How Fr. Marx tried to save me from the pain of abortion
Deceased, March 20, 2010
Deceased, March 20, 2010
I never met Fr. Paul Marx in person, but I met him through his writing in a way that changed my life forever. Had I listened to him sooner, I know of at least one abortion that would not be etched in my memory, the one I repressed for over thirty years through my use of the IUD, one method of abortifacient birth control.
One morning some time in 1974, I went to my mailbox to find a magazine printed on newsprint, not the slick women's magazines I was accustomed to reading. It was not something I had ordered, and I was curious about it, especially one article in it, written by a priest I had never heard of, Fr. Paul Marx, OSB. I was aghast to read of several kinds of birth control that he called 'abortifacient.' I had used one, the Pill, after the birth of our first son. At that very moment, I had in place another one, the IUD, which I began using after the birth of our second son.

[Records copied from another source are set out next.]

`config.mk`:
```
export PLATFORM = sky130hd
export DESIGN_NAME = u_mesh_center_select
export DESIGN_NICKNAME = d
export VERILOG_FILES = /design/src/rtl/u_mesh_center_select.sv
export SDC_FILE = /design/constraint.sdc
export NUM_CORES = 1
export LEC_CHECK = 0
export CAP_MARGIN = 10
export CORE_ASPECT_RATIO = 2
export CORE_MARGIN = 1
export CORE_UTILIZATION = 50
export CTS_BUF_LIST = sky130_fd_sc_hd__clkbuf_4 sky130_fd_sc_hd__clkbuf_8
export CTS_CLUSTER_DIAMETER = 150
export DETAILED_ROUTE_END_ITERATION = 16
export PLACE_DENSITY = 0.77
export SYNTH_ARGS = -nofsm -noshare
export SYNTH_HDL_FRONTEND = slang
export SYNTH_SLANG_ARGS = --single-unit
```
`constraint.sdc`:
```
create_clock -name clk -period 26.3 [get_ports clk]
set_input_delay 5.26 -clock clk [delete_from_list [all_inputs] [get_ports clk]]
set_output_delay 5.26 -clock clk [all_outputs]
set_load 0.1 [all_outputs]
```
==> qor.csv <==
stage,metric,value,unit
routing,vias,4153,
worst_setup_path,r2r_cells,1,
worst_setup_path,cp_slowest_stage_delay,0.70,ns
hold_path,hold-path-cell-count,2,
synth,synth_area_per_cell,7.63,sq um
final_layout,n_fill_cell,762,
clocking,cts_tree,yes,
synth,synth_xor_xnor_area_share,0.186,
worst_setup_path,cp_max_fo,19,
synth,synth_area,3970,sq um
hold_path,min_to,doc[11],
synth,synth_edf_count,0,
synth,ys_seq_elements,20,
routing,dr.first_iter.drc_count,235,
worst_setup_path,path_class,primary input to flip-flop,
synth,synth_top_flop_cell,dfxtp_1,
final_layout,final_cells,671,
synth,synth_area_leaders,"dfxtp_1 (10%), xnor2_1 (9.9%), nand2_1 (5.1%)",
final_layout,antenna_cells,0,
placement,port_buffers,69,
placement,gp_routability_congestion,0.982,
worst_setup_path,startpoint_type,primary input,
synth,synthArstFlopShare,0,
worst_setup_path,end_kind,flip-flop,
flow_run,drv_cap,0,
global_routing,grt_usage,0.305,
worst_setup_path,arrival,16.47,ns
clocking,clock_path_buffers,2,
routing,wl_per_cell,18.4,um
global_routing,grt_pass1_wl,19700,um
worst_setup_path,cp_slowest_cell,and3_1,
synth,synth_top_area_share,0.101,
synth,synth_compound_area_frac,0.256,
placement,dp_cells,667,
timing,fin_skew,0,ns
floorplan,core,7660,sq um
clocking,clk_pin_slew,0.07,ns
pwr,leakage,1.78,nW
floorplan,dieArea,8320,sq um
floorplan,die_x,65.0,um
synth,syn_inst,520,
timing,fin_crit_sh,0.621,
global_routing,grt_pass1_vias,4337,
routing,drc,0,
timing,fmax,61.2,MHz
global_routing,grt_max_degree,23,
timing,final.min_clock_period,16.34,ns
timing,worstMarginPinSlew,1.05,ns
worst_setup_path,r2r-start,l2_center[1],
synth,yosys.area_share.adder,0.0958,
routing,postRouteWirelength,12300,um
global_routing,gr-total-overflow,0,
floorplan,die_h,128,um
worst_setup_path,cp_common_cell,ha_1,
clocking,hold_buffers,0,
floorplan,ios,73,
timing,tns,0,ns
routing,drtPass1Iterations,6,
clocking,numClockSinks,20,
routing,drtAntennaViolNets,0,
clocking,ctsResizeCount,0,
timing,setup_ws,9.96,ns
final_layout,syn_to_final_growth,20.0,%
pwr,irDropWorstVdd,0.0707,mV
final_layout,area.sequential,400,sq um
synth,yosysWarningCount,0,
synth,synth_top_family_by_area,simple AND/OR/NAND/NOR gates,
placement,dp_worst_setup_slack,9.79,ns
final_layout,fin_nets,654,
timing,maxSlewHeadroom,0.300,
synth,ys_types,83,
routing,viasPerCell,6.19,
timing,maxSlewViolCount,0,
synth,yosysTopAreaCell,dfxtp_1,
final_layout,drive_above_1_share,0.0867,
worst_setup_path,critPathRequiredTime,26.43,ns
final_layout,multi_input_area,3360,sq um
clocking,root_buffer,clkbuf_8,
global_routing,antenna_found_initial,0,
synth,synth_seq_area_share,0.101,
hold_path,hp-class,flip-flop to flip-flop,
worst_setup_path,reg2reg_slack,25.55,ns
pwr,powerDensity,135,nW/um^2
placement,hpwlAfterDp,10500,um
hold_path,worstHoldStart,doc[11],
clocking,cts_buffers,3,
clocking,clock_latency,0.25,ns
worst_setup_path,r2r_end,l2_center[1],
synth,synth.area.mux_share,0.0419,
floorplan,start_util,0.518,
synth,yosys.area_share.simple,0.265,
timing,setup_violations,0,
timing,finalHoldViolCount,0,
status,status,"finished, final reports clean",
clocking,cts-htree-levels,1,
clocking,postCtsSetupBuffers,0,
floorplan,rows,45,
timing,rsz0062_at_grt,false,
[src/rtl/impl_window_checker_pkg.sv]
// Shared types and helpers for the windowed-implication checker.
package impl_chk_pkg;

  // Widest fail counter a lane can export through the status record.
  localparam int unsigned CNT_MAX_W = 16;

  // Width needed to hold a window bound in the range 0..max_dly.
  function automatic int unsigned dly_w(input int unsigned max_dly);
    return $clog2(max_dly + 1);
  endfunction

  // Per-channel status exported by each lane.
  typedef struct packed {
    logic                 pass;
    logic                 fail;
    logic                 sticky;
    logic [CNT_MAX_W-1:0] cnt;
  } lane_status_t;

endpackage

[src/rtl/impl_window_checker_lane.sv]
// One checker channel: pending-attempt vector, window evaluation,
// registered pass/fail pulses, sticky error flag and saturating counter.
module impl_chk_lane
  import impl_chk_pkg::*;
#(
  parameter int unsigned MAX_DLY = 7,
  parameter int unsigned CNT_W   = 8,
  parameter int unsigned DLY_W   = 3
) (
  input  logic             clk,
  input  logic             rst_n,
  input  logic             start,
  input  logic             cons,
  input  logic             clr,
  input  logic             flush,
  input  logic [DLY_W-1:0] cfg_min,
  input  logic [DLY_W-1:0] cfg_max,
  output lane_status_t     status,
  output logic             busy
);

  // r_pend[k]: attempt that will be age k+1 at the next evaluation.
  logic [MAX_DLY-1:0] r_pend;
  logic               r_pass;
  logic               r_fail;
  logic               r_sticky;
  logic [CNT_W-1:0]   r_cnt;

  logic [MAX_DLY:0]   w_age;
  logic [MAX_DLY:0]   w_ge_min;
  logic [MAX_DLY:0]   w_eq_max;
  logic [MAX_DLY:0]   w_le_max;
  logic [MAX_DLY:0]   w_pass;
  logic [MAX_DLY:0]   w_fail;
  logic [MAX_DLY-1:0] w_surv;
  logic               w_fail_now;

  // Evaluate every live attempt against the window using shift-built masks.
  always_comb begin
    w_age    = {r_pend, start};
    w_ge_min = '1;
    w_ge_min = w_ge_min << cfg_min;
    w_eq_max = (MAX_DLY + 1)'(1);
    w_eq_max = w_eq_max << cfg_max;
    w_le_max = w_eq_max | (w_eq_max - (MAX_DLY + 1)'(1));
    w_pass   = w_age & w_ge_min & w_le_max & {(MAX_DLY + 1){cons}};
    w_fail   = w_age & w_eq_max & ~w_pass;
    // Attempts older than max (only possible after a mid-flight config
    // change) are dropped rather than aged forever.
    w_surv   = w_age[MAX_DLY-1:0] & ~w_pass[MAX_DLY-1:0] &
               w_le_max[MAX_DLY-1:0] & ~w_eq_max[MAX_DLY-1:0];
    w_fail_now = ~flush & (|w_fail);
  end

  // Age surviving attempts and register the per-cycle pass/fail pulses.
  always_ff @(posedge clk) begin
    if (!rst_n) begin
      r_pend <= '0;
      r_pass <= 1'b0;
      r_fail <= 1'b0;
    end else if (flush) begin
      r_pend <= '0;
      r_pass <= 1'b0;
      r_fail <= 1'b0;
    end else begin
      r_pend <= w_surv;
      r_pass <= |w_pass;
      r_fail <= |w_fail;
    end
  end

  // Sticky flag and saturating counter; a same-cycle failure beats clr.
  always_ff @(posedge clk) begin
    if (!rst_n) begin
      r_sticky <= 1'b0;
      r_cnt    <= '0;
    end else if (w_fail_now) begin
      r_sticky <= 1'b1;
      if (clr) begin
        r_cnt <= CNT_W'(1);
      end else if (r_cnt != '1) begin
        r_cnt <= r_cnt + CNT_W'(1);
      end
    end else if (clr) begin
      r_sticky <= 1'b0;
      r_cnt    <= '0;
    end
  end

  // Pack the lane status for the top level.
  always_comb begin
    status.pass   = r_pass;
    status.fail   = r_fail;
    status.sticky = r_sticky;
    status.cnt    = CNT_MAX_W'(r_cnt);
    busy          = |r_pend;
  end

endmodule

[config.mk]
export PLATFORM = sky130hd
export DESIGN_NAME = impl_chk_lane
export DESIGN_NICKNAME = d
export VERILOG_FILES = /design/src/rtl/impl_window_checker_pkg.sv /design/src/rtl/impl_window_checker_lane.sv
export SDC_FILE = /design/constraint.sdc
export NUM_CORES = 1
export LEC_CHECK = 0
export CAP_MARGIN = 25
export CORE_AREA = 4 4 59 61
export DETAILED_ROUTE_END_ITERATION = 16
export DIE_AREA = 0 0 63 65
export DONT_BUFFER_PORTS = 1
export SLEW_MARGIN = 20
export SYNTH_ARGS = -nofsm -noshare
export SYNTH_HDL_FRONTEND = slang
export SYNTH_SLANG_ARGS = --single-unit
[constraint.sdc]
create_clock -name clk -period 2.05 [get_ports clk]
set_input_delay 0.41 -clock clk [delete_from_list [all_inputs] [get_ports clk]]
set_output_delay 0.41 -clock clk [all_outputs]
set_load 0.005 [all_outputs]
==> impl_metrics.tcl, run 1 <==
set metrics [dict create \
    status "finished, final reports clean" \
    async_flop_share 0 \
    fmax_ghz 0.552 \
    ys_seq_area_frac 0.298 \
    synth.distinct_cells 45 \
    fin_crit_sh 0.883 \
    cts_tree "built" \
    end_kind "register" \
    worst_ep_required_time_ns 2.26 \
    rsz0062_at_grt "no" \
    floorplan.initialDensity 0.405 \
    cp_num_buf_inv 1 \
    first_pass_iters 4 \
    hold_path.startpoint "cons" \
    vias 1088 \
    cts_setup_buffers 0 \
    reg2reg_to "r_cnt[5]$_SDFFE_PN0P_" \
    ys_warn_count 0 \
    whs_endpoint "r_pend[5]$_SDFF_PP0_" \
    synth_top_area_cell "dfxtp_1" \
    drc 0 \
    antenna_found_initial 0 \
    crit_slowest_cell "dfxtp_1" \
    ys.flop_type "dfxtp_1" \
    die_h_um 65 \
    crit_family "compound AO/OA/AOI/OAI gates" \
    die_w_um 63 \
    reg2reg_setup_slack_ns 0.24 \
    cts_hold_buffers 0 \
    htreeDepth 1 \
    cts_buffers 3 \
    root_buffer "clkbuf_4" \
    power_leakage_nw 0.455 \
    startpoint "r_pend[3]$_SDFF_PP0_" \
    io_buffers 0 \
    synth_cells 148 \
    synth.avg_cell_area_sq_um 8.16 \
    nets 155 \
    arrival_ns 2.02 \
    rr_worst_depth 7 \
    clk_pin_slew_ns 0.11 \
    place_congestion 0.894 \
    synthTopCellsByArea "dfxtp_1 (30%), buf_4 (8.1%), nor3_1 (4.1%)" \
    grt_max_degree 17 \
    cts.sinks 18 \
    overflow 0 \
    crit_path_max_fanout 16 \
    synth_seq_cells 18 \
    insertedDiodeCount 0 \
    grt_pass1_wl_um 4730 \
    peakVddDrop_mv 0.198 \
    powerDensity_nw_per_um2 527 \
    wl_um 2810 \
    min_path_cells 1 \
    final_cell_area_sq_um 1200 \
    critPathMaxStageDelay_ns 0.41 \
    synth_edf_count 0 \
    drv_cap 0 \
    ant_nets 0 \
    clock_path_buffers 2 \
    dpl-instance-area_sq_um 1160 \
    final-max-slew-violation-count 0 \
    die-area_sq_um 4100 \
    clk_latency_ns 0.30 \
    fin_crit_ns 1.81 \
    p_total_mw 0.630 \
    setup_viol 0 \
    layout_common_cells "dfxtp_1 (18), nand2_1 (12), nor3_1 (10)" \
    post_cts_resized 0 \
    worstReg2RegStart "r_pend[3]$_SDFF_PP0_" \
    setup_ws_ns 0.240 \
    post-synth-top-area-fraction 0.298 \
    min_path_type "input port to register" \
    num_rows 20 \
    core_sq_um 2980 \
    grt_pass1_vias 989 \
    area_growth_pct -0.932 \
    drt-vias-per-instance 6.25 \
    path_cells "mux2i_1 > or4_1 > o22a_1 > a21oi_4 > buf_12 > a31oi_1 > a41o_1" \
    hold_viol 0 \
    tns_ns 0 \
    layout_commonest_cell "dfxtp_1" \
    wl_per_cell_um 16.1 \
    dp_hpwl_um 2030 \
    syn_area_sq_um 1210 \
    dp_slack_ns 0.0884 \
    io_pins 32 \
    cp-start-kind "register" \
    grt_usage 0.142 \
    drt-initial-drc-count 90 \
    finClkSkew_ns 0.00454 \
    crit_type "register to register" \
    drive_gt1_frac 0.0780 \
]
per-stage QoR:
stage | hold WS [ns] | cells | utilization
6_report | 0.191 | 174 | 0.402
5_1_grt | 0.178 | 174 | 0.402
4_1_cts | 0.189 | 174 | 0.402
3_5_place_dp | 0.491 | 170 | 0.389
3_3_place_gp | 0.490 | 170 | 0.389
2_1_floorplan | 0.447 | 155 | -
**config.mk**
```make
export PLATFORM = sky130hd
export DESIGN_NAME = channel_arbiter_flat
export DESIGN_NICKNAME = d
export VERILOG_FILES = /design/src/rtl/channel_arbiter_pkg.sv /design/src/rtl/channel_arbiter_if.sv /design/src/rtl/channel_arbiter_rr_pick.sv /design/src/rtl/channel_arbiter.sv /design/src/flat_wrapper.sv
export SDC_FILE = /design/constraint.sdc
export NUM_CORES = 1
export LEC_CHECK = 0
export ABC_AREA = 1
export CORE_MARGIN = 2
export CORE_UTILIZATION = 45
export DETAILED_ROUTE_END_ITERATION = 7
export PLACE_DENSITY = 0.65
export SETUP_SLACK_MARGIN = 0.4
export SLEW_MARGIN = 20
export SYNTH_ARGS = -nofsm -noshare
export SYNTH_HDL_FRONTEND = slang
export SYNTH_HIERARCHICAL = 1
export SYNTH_SLANG_ARGS = --single-unit
```
**constraint.sdc**
```tcl
create_clock -name clock_i -period 3.55 [get_ports clock_i]
set_input_delay 0.5325 -clock clock_i [delete_from_list [all_inputs] [get_ports clock_i]]
set_output_delay 0.5325 -clock clock_i [all_outputs]
set_load 0.005 [all_outputs]
```
`config.mk`:
```
export PLATFORM = sky130hd
export DESIGN_NAME = core_status_reg
export DESIGN_NICKNAME = d
export VERILOG_FILES = /design/src/rtl/core_status_reg.sv
export SDC_FILE = /design/constraint.sdc
export NUM_CORES = 1
export LEC_CHECK = 0
export ABC_AREA = 1
export BUFFER_PORTS_ARGS = -buffer_cell sky130_fd_sc_hd__buf_2
export CAP_MARGIN = 20
export CORE_UTILIZATION = 39
export DETAILED_ROUTE_END_ITERATION = 8
export PLACE_DENSITY = 0.84
export REMOVE_ABC_BUFFERS = 1
export SLEW_MARGIN = 0
export SYNTH_ARGS = -nofsm -noshare
export SYNTH_HDL_FRONTEND = slang
export SYNTH_SLANG_ARGS = --single-unit
```
`constraint.sdc`:
```
create_clock -name I_clock -period 1.1 [get_ports I_clock]
set_input_delay 0 -clock I_clock [delete_from_list [all_inputs] [get_ports I_clock]]
set_output_delay 0 -clock I_clock [all_outputs]
set_load 0.005 [all_outputs]
```
`src/rtl/core_status_reg.sv`:
```
// Q2A03 processor status register (P): holds C/Z/I/D/V/N, applies ALU, flag-op, pull and
// interrupt-entry updates, forms the push byte and tracks the one-instruction-delayed I mask.
module core_status_reg #(
  parameter logic RESET_I        = 1'b1,
  parameter bit   DECIMAL_ENABLE = 1'b0
) (
  input  logic       I_clock,
  input  logic       I_reset,
  input  logic       I_alu_wr,
  input  logic       I_alu_carry,
  input  logic       I_alu_overflow,
  input  logic       I_alu_sign,
  input  logic       I_alu_zero,
  input  logic [2:0] I_flag_op,
  input  logic       I_pull_wr,
  input  logic [7:0] I_pull_data,
  input  logic       I_pull_rti,
  input  logic       I_int_entry,
  input  logic       I_insn_done,
  input  logic       I_push_brk,
  output logic       O_carry,
  output logic       O_overflow,
  output logic       O_sign,
  output logic       O_zero,
  output logic       O_decimal,
  output logic       O_irq_mask,
  output logic       O_irq_mask_eff,
  output logic [7:0] O_push_data
);

  typedef enum logic [2:0] {
    OpNone = 3'd0,
    OpClc  = 3'd1,
    OpSec  = 3'd2,
    OpCli  = 3'd3,
    OpSei  = 3'd4,
    OpClv  = 3'd5,
    OpCld  = 3'd6,
    OpSed  = 3'd7
  } flag_op_e;

  logic c_q, z_q, i_q, d_q, v_q, n_q, eff_q;
  logic c_d, z_d, i_d, d_d, v_d, n_d, eff_d;
  flag_op_e flag_op;

  assign flag_op = flag_op_e'(I_flag_op);

  always_comb begin
    c_d = c_q;
    z_d = z_q;
    i_d = i_q;
    d_d = d_q;
    v_d = v_q;
    n_d = n_q;
    if (I_pull_wr) begin
      n_d = I_pull_data[7];
      v_d = I_pull_data[6];
      d_d = I_pull_data[3];
      i_d = I_pull_data[2];
      z_d = I_pull_data[1];
      c_d = I_pull_data[0];
    end else begin
      // Lowest priority first; later writes override earlier ones on the same bit.
      if (I_alu_wr) begin
        c_d = I_alu_carry;
        v_d = I_alu_overflow;
        n_d = I_alu_sign;
        z_d = I_alu_zero;
      end
      unique case (flag_op)
        OpClc:   c_d = 1'b0;
        OpSec:   c_d = 1'b1;
        OpCli:   i_d = 1'b0;
        OpSei:   i_d = 1'b1;
        OpClv:   v_d = 1'b0;
        OpCld:   d_d = 1'b0;
        OpSed:   d_d = 1'b1;
        default: ;
      endcase
      if (I_int_entry) begin
        i_d = 1'b1;
      end
    end
  end

  // Interrupt entry and RTI change the poll mask at once; otherwise it lags by one boundary.
  always_comb begin
    eff_d = eff_q;
    if (I_int_entry || (I_pull_wr && I_pull_rti)) begin
      eff_d = i_d;
    end else if (I_insn_done) begin
      eff_d = i_q;
    end
  end

  always_ff @(posedge I_clock or posedge I_reset) begin
    if (I_reset) begin
      c_q   <= 1'b0;
      z_q   <= 1'b0;
      i_q   <= RESET_I;
      d_q   <= 1'b0;
      v_q   <= 1'b0;
      n_q   <= 1'b0;
      eff_q <= RESET_I;
    end else begin
      c_q   <= c_d;
      z_q   <= z_d;
      i_q   <= i_d;
      d_q   <= d_d;
      v_q   <= v_d;
      n_q   <= n_d;
      eff_q <= eff_d;
    end
  end

  assign O_carry        = c_q;
  assign O_overflow     = v_q;
  assign O_sign         = n_q;
  assign O_zero         = z_q;
  assign O_decimal      = DECIMAL_ENABLE ? d_q : 1'b0;
  assign O_irq_mask     = i_q;
  assign O_irq_mask_eff = eff_q;
  assign O_push_data    = {n_q, v_q, 1'b1, I_push_brk, d_q, i_q, z_q, c_q};

endmodule

```
* Word-level counts from Yosys, hierarchy flattened *
Cells that the tools add are included.

storage, ports and cells
  register bits = 7
  output and inout bits = 15
  word-level logic and storage cells = 38
  input port bits = 23

cells by class
  equality and inequality tests = 7
  reductions and logical operators = 7
  multiplexer cells = 17

operators with widths
  kind                                                  count
  2-to-1 mux 1 bit                                      14
  equality test 3 bit (second input constant)           4
  equality test 3 x 2 -> 1 bit (second input constant)  2
  case mux 1 bit (2 select lines)                       3
  nonzero test 3 bit                                    2
  nonzero test 2 bit                                    2
  nonzero test 4 bit                                    1
  equality test 3 x 1 -> 1 bit (second input constant)  1
  logical AND 1 bit                                     1
  logical OR 1 bit                                      1

* Longest topological paths before layout *
  word-level depth = 5
  depth in mapped cells = 7

* Worst setup path before layout *
OpenSTA, ideal clock, no wires.

  path kind = register -> register
  from = register i_q, in the netlist O_irq_mask
  to = register eff_q, in the netlist O_irq_mask_eff
  cell stages (with the launch flop) = 7
  clock period less this slack = 881 ps
  buffers on the path = 0
  setup time = 60 ps
  path slack = 219 ps
  arrival = 821 ps
  path through = dfstp_2 inv_1 nand2_1 nand2_1 nand2_1 nand3_1 nand2_1

between the ends
  longest elaborated chain between the ends = 4

ends and longest elaborated chain
  what                             RTL line  RTL
  from (decl)                      42        logic c_q, z_q, i_q, d_q, v_q, n_q, eff_q;
  from (signal assigned)           108       i_q <= i_d;
  case mux 1 bit (2 select lines)  70        unique case (flag_op)
  2-to-1 mux 1 bit                 80        if (I_int_entry) begin
  2-to-1 mux 1 bit                 55        if (I_pull_wr) begin
  2-to-1 mux 1 bit (*)             89        if (I_int_entry || (I_pull_wr && I_pull_rti)) begin
  to (signal assigned)             104       eff_q <= RESET_I;
  to (signal assigned)             112       eff_q <= eff_d;
  to (decl)                        42

Mark *: on every way between the ends. The rest lies on a longest branch, timed or not. The select of a mux whose other input is x is not followed.
A chain may end at the register's enable or synchronous reset.

* Final worst setup path *
Same ends and word-level chain as after synthesis.

==> metrics.txt <==
# TYPE chip_impl_metric gauge
chip_impl_metric{name="post-cts-setup-buffers",unit=""} 0
chip_impl_metric{name="fin_util",unit="%"} 59.8
chip_impl_metric{name="die_area",unit="sq um"} 1510
chip_impl_metric{name="timing.max_cap.violations",unit=""} 0
chip_impl_metric{name="yosys.area_share.simple",unit="%"} 35.7
chip_impl_metric{name="gr-total-overflow",unit=""} 0
chip_impl_info{name="yosys_most_used_dff",value="dfrtp_1"} 1
chip_impl_metric{name="avgViaCountPerCell",unit=""} 4.59
chip_impl_info{name="yosysTopAreaCell",value="dfrtp_1"} 1
chip_impl_metric{name="timing.final.crit_share",unit="%"} 84.2
chip_impl_metric{name="synth.avg_cell_area",unit="sq um"} 7.15
chip_impl_metric{name="final_routed_wirelength",unit="mm"} 1.13
chip_impl_metric{name="gpl.final_weighted_congestion",unit=""} 0.684
chip_impl_metric{name="placedCellCount",unit=""} 109
chip_impl_metric{name="highest_ir_drop_seen_on_vdd",unit="uV"} 675
chip_impl_metric{name="critical_path_arrival",unit="ns"} 1.12
chip_impl_metric{name="fmax",unit="GHz"} 1.08
chip_impl_info{name="tritoncts",value="done"} 1
chip_impl_metric{name="io_buffer_count",unit=""} 31
chip_impl_metric{name="post_synth_xor_area_fraction",unit="%"} 0
chip_impl_metric{name="clock_skew",unit="ns"} 0.0000452
chip_impl_metric{name="hpwlAfterDp",unit="um"} 827
chip_impl_metric{name="floorplan.die.width",unit="um"} 38.8
chip_impl_metric{name="crit_required",unit="ns"} 1.29
chip_impl_metric{name="count_of_standard_cell_rows",unit=""} 12
chip_impl_metric{name="ant_nets",unit=""} 0
chip_impl_metric{name="grt_first_pass_wirelength",unit="mm"} 1.68
chip_impl_metric{name="final_net_count",unit=""} 129
chip_impl_metric{name="antenna-diode-count",unit=""} 0
chip_impl_metric{name="synth.distinct_cells",unit=""} 18
chip_impl_metric{name="yosys.area.top_type_share",unit="%"} 23.6
chip_impl_metric{name="num-fill-cells",unit=""} 106
chip_impl_metric{name="total_setup_violations_reported_at_the_end_of_the_flow",unit=""} 0
chip_impl_metric{name="grt_pass1_vias",unit=""} 427
chip_impl_metric{name="post_synth_instance_area",unit="sq um"} 529
chip_impl_info{name="synth_top_family_by_area",value="simple AND/OR/NAND/NOR gates"} 1
chip_impl_info{name="crit_path_end_kind",value="register"} 1
chip_impl_metric{name="detail_route.drc_violations",unit=""} 0
chip_impl_metric{name="seq_cell_area",unit="sq um"} 178
chip_impl_metric{name="synth_compound_gate_area_share",unit="%"} 4.96
chip_impl_metric{name="vias",unit=""} 546
chip_impl_metric{name="period_needed",unit="ns"} 0.926
chip_impl_metric{name="clkSinkCount",unit=""} 7
chip_impl_info{name="run_status",value="completed"} 1
chip_impl_info{name="cts_root_buffer",value="clkbuf_4"} 1
chip_impl_metric{name="fp.dieH",unit="um"} 38.8
chip_impl_info{name="cell_with_the_most_instances_after_synthesis",value="nand2_1"} 1
chip_impl_metric{name="final_cell_area",unit="sq um"} 709
chip_impl_metric{name="maxSlewViolCount",unit=""} 0
chip_impl_metric{name="cts.path.max_buffers",unit=""} 2
chip_impl_metric{name="avgRoutedWirePerCell",unit="um"} 9.51
chip_impl_metric{name="clkLatencyLatePin",unit="ns"} 0.25
chip_impl_metric{name="number_of_antenna_violations_at_the_first_check_in_global_routing",unit=""} 0
chip_impl_metric{name="grt_start_max_net_pins",unit=""} 9
chip_impl_metric{name="pwr_density_cell",unit="nW/um^2"} 1050
chip_impl_metric{name="track_usage",unit="%"} 17.4
chip_impl_metric{name="design.core.area",unit="sq um"} 1190
chip_impl_metric{name="timing_hold_violations_final",unit=""} 0
chip_impl_metric{name="critPathMaxFanout",unit=""} 4
chip_impl_info{name="grt_setup_unrepaired",value="false"} 1
chip_impl_metric{name="post_synth_inst_count",unit=""} 74
chip_impl_metric{name="syn_to_final_growth",unit="%"} 34.0
chip_impl_info{name="path_class",value="register to register"} 1
chip_impl_metric{name="drt_first_pass_iters",unit=""} 3
chip_impl_metric{name="count_of_flip_flops_with_a_built_in_enable_after_synthesis",unit=""} 0
chip_impl_metric{name="muxShareOfSynthArea",unit="%"} 2.13
chip_impl_metric{name="synth.yosys.seq_area_share",unit="%"} 33.6
chip_impl_info{name="netlist_top_cells_count",value="nand2_1, nand3_1, buf_4"} 1
chip_impl_metric{name="ys_warn_count",unit=""} 0
chip_impl_metric{name="hold_ws",unit="ns"} 0.00000659
chip_impl_metric{name="clock_tree.htree_level_count",unit=""} 1
chip_impl_info{name="critPathLaunchType",value="register"} 1
chip_impl_metric{name="ys_ff_latch",unit=""} 7
chip_impl_metric{name="post_route_cells_drive_above_1_share",unit="%"} 39.0
chip_impl_metric{name="pin_count",unit=""} 38
chip_impl_metric{name="synth-adder-area-share",unit="%"} 0
chip_impl_metric{name="leakagePower",unit="nW"} 0.406
chip_impl_metric{name="dpl_cell_area",unit="sq um"} 623
chip_impl_info{name="worstHoldPathType",value="primary input to output pin"} 1
chip_impl_metric{name="final_cell_count_no_fill",unit=""} 119
chip_impl_metric{name="first_iter_violations",unit=""} 11
chip_impl_metric{name="clkSlewWorstSetupHoldPaths",unit="ns"} 0.05
chip_impl_metric{name="post_route_setup_tns",unit="ns"} 0
chip_impl_metric{name="multi_input_comb_area",unit="sq um"} 234
chip_impl_metric{name="async_flop_share",unit="%"} 100
chip_impl_metric{name="floorplan.initialDensity",unit="%"} 44.6
chip_impl_info{name="synthTopCellsByArea",value="dfrtp_1, nand2_1, buf_4"} 1
chip_impl_metric{name="cts_buffers",unit=""} 3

I had always been a practicing Catholic, but somewhere in my late teens and into my early twenties, I think around 1965, with the many "changes" of Vatican II, I thought it was old fashioned to be "too Catholic," and when I found right after marriage that we were very fertile, I chose to believe that birth control was one area where change was a good thing. I saw a way to have the large family of at least six that we wanted, but without having them too close together.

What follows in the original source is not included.